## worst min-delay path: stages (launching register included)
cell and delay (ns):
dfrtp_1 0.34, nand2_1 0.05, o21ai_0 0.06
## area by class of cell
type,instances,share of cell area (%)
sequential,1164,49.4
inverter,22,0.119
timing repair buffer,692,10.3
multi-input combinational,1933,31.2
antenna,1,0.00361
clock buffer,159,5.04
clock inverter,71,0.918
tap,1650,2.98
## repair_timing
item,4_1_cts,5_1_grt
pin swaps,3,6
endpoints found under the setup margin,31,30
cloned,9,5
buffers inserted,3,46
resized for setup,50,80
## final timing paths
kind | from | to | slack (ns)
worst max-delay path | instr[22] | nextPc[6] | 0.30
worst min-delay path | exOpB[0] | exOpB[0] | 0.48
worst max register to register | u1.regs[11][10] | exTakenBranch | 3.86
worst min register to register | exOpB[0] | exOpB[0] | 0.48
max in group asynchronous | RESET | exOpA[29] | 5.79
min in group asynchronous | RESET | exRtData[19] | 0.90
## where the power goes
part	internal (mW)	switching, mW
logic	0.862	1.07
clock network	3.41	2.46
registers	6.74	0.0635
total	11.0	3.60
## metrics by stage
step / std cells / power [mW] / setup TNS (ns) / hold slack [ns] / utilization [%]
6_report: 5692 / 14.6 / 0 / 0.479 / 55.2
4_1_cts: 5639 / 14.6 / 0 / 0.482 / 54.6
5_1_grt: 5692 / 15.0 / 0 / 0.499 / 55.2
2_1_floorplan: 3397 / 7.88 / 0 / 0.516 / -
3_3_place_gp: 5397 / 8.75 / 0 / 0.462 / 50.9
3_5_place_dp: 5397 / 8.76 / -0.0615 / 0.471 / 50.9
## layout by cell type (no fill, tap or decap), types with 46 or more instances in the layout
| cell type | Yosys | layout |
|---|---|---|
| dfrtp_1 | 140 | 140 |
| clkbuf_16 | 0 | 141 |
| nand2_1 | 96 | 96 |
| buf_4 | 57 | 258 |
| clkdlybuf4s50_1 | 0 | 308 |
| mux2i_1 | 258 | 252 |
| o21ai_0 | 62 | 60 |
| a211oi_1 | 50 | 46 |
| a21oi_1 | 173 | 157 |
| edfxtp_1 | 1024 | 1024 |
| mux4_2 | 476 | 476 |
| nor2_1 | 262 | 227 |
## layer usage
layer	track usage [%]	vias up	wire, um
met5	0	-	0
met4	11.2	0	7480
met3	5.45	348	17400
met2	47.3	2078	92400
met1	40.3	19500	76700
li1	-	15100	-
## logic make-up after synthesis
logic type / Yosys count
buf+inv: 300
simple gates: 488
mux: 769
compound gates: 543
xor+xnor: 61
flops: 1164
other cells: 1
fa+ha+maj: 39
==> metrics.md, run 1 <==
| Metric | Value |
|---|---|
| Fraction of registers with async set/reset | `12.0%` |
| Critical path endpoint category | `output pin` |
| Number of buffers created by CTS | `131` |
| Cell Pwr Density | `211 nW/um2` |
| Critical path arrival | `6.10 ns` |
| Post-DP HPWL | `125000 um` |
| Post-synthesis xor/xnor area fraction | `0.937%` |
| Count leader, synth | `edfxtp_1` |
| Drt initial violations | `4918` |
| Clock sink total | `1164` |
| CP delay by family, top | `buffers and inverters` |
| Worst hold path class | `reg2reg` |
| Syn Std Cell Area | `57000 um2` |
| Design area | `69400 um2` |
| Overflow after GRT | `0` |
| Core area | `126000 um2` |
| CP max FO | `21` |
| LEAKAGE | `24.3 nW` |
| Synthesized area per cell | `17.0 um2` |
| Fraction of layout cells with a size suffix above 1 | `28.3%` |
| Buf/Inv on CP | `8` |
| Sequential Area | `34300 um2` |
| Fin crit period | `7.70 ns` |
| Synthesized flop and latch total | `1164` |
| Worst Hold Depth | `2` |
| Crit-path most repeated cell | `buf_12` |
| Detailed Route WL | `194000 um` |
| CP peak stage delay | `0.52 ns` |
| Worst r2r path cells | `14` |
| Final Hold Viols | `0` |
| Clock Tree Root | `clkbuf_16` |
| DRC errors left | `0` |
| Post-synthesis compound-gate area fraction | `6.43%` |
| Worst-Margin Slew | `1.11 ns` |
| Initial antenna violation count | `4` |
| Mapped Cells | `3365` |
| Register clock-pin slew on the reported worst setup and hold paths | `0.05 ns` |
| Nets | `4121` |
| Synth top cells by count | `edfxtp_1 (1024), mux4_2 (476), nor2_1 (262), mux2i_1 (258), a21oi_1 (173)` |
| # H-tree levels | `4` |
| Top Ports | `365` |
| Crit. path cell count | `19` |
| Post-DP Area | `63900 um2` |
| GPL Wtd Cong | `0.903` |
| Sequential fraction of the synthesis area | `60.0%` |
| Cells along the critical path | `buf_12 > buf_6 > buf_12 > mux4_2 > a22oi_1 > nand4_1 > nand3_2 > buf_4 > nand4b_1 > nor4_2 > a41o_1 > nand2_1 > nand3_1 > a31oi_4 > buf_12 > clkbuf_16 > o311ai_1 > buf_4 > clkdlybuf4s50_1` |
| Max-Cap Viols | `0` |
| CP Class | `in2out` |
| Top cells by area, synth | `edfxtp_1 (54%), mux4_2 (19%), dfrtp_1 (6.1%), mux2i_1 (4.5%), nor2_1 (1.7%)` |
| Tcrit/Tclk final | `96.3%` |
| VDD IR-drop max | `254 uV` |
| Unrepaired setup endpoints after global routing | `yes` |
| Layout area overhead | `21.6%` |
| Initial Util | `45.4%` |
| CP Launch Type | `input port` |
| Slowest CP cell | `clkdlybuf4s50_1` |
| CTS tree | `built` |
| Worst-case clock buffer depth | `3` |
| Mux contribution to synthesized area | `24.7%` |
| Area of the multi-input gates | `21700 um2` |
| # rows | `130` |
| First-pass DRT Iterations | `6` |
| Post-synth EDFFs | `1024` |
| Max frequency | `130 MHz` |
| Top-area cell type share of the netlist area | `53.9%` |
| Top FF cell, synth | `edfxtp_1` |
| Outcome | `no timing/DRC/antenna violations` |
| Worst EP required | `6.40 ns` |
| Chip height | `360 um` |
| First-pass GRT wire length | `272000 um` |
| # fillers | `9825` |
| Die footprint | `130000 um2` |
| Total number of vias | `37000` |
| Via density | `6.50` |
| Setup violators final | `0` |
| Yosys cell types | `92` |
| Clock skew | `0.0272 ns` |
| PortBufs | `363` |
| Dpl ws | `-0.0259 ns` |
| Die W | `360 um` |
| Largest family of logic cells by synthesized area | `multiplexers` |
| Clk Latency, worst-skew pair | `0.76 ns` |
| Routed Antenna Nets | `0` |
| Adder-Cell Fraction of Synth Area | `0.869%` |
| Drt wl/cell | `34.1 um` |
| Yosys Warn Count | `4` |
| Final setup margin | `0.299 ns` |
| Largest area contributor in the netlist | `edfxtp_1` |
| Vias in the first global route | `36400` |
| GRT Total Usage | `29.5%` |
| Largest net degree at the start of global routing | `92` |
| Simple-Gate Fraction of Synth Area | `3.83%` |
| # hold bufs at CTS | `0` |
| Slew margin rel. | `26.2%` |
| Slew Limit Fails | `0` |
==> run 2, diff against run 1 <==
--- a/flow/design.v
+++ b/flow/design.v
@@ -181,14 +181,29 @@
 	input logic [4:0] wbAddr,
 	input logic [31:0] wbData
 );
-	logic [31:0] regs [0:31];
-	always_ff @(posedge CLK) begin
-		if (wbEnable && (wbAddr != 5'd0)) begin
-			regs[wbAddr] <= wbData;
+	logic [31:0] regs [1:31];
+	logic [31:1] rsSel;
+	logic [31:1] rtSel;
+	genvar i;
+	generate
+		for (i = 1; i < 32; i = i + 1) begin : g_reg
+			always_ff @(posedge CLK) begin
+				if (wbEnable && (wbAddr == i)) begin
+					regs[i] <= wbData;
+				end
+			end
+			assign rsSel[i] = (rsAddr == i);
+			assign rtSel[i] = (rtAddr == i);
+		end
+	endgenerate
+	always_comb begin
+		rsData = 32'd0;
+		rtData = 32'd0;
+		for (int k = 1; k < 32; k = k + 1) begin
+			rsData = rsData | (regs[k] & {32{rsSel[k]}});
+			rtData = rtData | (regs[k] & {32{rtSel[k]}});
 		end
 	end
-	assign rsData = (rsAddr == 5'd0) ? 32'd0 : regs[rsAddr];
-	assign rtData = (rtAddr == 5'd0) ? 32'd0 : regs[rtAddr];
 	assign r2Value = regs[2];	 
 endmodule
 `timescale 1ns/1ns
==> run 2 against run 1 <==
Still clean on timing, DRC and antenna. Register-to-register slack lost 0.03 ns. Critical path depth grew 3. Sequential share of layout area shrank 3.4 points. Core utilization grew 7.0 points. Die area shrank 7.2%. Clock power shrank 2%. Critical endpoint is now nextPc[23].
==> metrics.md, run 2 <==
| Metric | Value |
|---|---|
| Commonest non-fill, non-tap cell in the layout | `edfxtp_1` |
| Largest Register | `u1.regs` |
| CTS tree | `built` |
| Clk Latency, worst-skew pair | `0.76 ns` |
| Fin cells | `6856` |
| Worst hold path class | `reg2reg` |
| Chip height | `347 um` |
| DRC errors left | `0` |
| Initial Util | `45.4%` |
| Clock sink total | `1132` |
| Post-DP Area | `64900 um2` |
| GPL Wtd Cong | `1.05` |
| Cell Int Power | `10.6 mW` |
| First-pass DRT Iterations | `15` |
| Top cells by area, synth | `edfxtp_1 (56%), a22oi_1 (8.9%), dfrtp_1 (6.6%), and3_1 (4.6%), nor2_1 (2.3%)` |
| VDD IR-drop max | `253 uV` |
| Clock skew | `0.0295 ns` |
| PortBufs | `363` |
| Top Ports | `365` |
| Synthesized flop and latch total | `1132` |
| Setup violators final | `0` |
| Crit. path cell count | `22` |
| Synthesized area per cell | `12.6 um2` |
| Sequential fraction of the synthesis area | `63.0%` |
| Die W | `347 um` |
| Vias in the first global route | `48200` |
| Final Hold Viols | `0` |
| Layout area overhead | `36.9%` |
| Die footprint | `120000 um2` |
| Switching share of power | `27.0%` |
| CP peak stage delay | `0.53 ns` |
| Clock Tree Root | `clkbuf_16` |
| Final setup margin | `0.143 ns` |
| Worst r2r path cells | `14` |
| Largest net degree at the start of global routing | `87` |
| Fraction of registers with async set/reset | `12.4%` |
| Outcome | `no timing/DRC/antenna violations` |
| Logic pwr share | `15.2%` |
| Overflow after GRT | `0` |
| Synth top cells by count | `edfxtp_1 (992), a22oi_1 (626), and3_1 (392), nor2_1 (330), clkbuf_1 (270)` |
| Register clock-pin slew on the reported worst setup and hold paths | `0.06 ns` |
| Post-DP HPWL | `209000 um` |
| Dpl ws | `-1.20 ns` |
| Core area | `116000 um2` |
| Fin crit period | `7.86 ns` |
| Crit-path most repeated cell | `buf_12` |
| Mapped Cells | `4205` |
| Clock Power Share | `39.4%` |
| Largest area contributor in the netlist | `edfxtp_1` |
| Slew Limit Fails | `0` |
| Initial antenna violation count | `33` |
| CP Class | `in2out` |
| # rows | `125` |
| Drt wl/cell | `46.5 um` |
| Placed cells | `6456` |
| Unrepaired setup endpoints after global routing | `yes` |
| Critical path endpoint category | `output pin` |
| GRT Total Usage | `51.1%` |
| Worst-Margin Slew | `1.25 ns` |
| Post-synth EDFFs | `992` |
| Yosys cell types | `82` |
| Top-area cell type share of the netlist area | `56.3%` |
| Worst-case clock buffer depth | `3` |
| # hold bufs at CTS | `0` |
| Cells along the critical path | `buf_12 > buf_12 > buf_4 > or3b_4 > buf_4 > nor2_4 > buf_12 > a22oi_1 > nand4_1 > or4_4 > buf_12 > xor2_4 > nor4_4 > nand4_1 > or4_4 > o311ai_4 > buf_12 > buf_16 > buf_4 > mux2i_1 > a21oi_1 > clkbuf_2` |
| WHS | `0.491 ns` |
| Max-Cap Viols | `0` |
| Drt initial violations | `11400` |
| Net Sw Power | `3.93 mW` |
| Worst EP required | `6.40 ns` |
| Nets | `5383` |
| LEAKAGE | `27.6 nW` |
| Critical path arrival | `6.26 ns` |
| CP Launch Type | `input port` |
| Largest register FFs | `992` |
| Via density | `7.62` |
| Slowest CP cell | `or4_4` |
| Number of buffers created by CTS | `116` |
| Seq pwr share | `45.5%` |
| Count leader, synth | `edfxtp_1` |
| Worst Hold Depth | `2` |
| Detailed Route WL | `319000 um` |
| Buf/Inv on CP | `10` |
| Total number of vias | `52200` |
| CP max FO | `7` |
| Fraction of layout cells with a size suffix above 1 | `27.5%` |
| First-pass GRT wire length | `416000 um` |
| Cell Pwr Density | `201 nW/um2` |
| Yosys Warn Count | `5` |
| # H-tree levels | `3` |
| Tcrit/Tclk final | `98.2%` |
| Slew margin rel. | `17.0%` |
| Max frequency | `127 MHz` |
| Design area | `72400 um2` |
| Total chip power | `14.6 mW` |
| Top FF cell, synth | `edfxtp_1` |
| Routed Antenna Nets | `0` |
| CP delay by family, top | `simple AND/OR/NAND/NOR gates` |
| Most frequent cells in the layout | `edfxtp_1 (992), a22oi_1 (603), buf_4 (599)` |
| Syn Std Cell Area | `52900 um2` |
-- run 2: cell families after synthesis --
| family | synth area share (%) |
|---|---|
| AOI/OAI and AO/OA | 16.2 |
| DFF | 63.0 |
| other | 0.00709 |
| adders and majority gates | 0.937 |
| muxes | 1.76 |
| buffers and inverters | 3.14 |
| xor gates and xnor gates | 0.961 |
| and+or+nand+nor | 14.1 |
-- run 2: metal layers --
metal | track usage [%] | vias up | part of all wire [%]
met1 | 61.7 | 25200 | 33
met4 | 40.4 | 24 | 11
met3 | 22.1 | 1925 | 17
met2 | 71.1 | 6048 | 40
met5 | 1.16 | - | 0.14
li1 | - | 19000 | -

────────────────────

[WHAT TO PRODUCE]
Copy all lines from the data above that contain the word "Yosys".

[EXERCISE RESULT]
| cell type | Yosys | layout |
logic type / Yosys count
| Yosys cell types | `92` |
| Yosys Warn Count | `4` |
| Yosys cell types | `82` |
| Yosys Warn Count | `5` |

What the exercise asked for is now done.